Task to complete: Among the records below, find the line that has "prediction while locked."; from there, give the lines again exactly, and stop after the line that has "set_load 0.005 [all_outputs]".

^^^^

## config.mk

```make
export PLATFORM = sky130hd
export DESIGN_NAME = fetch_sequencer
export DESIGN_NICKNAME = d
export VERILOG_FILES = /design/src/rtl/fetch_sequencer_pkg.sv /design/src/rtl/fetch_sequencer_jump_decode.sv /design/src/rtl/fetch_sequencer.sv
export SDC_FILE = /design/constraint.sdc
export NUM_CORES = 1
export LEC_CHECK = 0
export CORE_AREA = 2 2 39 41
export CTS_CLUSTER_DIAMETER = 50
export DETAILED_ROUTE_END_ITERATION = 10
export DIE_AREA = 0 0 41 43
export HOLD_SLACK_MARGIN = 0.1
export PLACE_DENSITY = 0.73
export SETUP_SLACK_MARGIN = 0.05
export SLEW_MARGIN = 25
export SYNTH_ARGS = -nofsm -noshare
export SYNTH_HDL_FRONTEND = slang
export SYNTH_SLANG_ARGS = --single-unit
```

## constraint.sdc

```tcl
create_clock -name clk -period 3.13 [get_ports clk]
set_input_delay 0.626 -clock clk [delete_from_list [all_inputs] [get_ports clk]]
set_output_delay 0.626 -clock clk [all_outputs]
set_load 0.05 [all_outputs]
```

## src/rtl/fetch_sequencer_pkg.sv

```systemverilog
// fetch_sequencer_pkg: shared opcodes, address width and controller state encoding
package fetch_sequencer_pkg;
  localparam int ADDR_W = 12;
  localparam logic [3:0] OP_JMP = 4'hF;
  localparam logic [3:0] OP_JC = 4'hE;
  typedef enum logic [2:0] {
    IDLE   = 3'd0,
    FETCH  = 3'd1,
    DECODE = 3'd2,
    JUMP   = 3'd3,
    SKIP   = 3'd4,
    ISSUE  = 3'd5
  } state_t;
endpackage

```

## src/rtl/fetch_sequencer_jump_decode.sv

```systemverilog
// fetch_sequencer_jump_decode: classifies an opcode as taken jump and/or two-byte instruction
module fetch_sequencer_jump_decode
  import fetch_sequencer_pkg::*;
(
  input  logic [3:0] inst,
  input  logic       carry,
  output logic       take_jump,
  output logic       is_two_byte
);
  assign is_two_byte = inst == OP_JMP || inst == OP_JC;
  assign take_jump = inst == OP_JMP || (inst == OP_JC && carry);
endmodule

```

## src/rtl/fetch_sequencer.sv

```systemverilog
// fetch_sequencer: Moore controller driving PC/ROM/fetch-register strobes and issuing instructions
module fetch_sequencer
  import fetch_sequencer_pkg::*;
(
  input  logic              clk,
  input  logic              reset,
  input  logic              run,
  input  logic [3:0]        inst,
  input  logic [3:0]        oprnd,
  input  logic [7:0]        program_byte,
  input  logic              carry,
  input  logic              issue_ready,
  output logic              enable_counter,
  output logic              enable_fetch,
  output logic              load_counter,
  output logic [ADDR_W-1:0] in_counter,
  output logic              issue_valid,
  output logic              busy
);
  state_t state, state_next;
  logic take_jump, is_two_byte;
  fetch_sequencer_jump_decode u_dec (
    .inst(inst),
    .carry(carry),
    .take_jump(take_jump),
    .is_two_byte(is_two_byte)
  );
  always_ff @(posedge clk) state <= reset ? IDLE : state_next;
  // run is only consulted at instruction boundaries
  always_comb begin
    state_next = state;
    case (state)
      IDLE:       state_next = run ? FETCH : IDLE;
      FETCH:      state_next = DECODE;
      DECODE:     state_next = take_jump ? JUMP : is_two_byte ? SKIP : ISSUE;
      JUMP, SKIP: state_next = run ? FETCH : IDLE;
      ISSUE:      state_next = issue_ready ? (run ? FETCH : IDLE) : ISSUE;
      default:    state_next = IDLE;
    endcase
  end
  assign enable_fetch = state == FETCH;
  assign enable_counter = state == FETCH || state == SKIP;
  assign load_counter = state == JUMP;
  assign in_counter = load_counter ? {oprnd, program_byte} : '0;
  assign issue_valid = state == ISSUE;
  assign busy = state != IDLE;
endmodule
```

^^^^

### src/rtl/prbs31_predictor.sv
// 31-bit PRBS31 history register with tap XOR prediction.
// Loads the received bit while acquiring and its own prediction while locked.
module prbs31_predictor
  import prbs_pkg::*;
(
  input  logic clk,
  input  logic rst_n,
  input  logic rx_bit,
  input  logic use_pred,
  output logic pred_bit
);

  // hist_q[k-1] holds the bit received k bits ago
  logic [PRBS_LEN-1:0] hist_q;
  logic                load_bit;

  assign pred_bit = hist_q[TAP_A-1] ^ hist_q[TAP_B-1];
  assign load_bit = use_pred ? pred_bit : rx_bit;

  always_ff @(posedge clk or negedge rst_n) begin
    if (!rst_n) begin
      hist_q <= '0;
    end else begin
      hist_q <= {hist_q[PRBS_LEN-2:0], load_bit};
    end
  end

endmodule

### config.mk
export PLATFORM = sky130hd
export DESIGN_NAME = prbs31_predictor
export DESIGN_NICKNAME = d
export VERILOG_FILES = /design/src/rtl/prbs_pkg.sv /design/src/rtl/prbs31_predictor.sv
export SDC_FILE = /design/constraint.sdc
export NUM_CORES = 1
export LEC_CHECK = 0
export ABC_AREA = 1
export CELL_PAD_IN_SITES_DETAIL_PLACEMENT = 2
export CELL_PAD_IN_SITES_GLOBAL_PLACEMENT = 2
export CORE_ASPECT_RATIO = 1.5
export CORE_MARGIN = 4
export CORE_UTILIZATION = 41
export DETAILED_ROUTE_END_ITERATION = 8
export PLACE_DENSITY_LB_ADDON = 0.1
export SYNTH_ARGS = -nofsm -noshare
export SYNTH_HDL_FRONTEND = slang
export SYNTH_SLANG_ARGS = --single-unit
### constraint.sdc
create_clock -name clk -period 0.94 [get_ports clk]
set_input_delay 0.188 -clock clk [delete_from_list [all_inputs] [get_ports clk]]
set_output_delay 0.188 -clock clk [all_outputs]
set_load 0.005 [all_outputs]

^^^^

Exercise answer:
// Loads the received bit while acquiring and its own prediction while locked.
module prbs31_predictor
  import prbs_pkg::*;
(
  input  logic clk,
  input  logic rst_n,
  input  logic rx_bit,
  input  logic use_pred,
  output logic pred_bit
);

  // hist_q[k-1] holds the bit received k bits ago
  logic [PRBS_LEN-1:0] hist_q;
  logic                load_bit;

  assign pred_bit = hist_q[TAP_A-1] ^ hist_q[TAP_B-1];
  assign load_bit = use_pred ? pred_bit : rx_bit;

  always_ff @(posedge clk or negedge rst_n) begin
    if (!rst_n) begin
      hist_q <= '0;
    end else begin
      hist_q <= {hist_q[PRBS_LEN-2:0], load_bit};
    end
  end

endmodule

### config.mk
export PLATFORM = sky130hd
export DESIGN_NAME = prbs31_predictor
export DESIGN_NICKNAME = d
export VERILOG_FILES = /design/src/rtl/prbs_pkg.sv /design/src/rtl/prbs31_predictor.sv
export SDC_FILE = /design/constraint.sdc
export NUM_CORES = 1
export LEC_CHECK = 0
export ABC_AREA = 1
export CELL_PAD_IN_SITES_DETAIL_PLACEMENT = 2
export CELL_PAD_IN_SITES_GLOBAL_PLACEMENT = 2
export CORE_ASPECT_RATIO = 1.5
export CORE_MARGIN = 4
export CORE_UTILIZATION = 41
export DETAILED_ROUTE_END_ITERATION = 8
export PLACE_DENSITY_LB_ADDON = 0.1
export SYNTH_ARGS = -nofsm -noshare
export SYNTH_HDL_FRONTEND = slang
export SYNTH_SLANG_ARGS = --single-unit
### constraint.sdc
create_clock -name clk -period 0.94 [get_ports clk]
set_input_delay 0.188 -clock clk [delete_from_list [all_inputs] [get_ports clk]]
set_output_delay 0.188 -clock clk [all_outputs]
set_load 0.005 [all_outputs]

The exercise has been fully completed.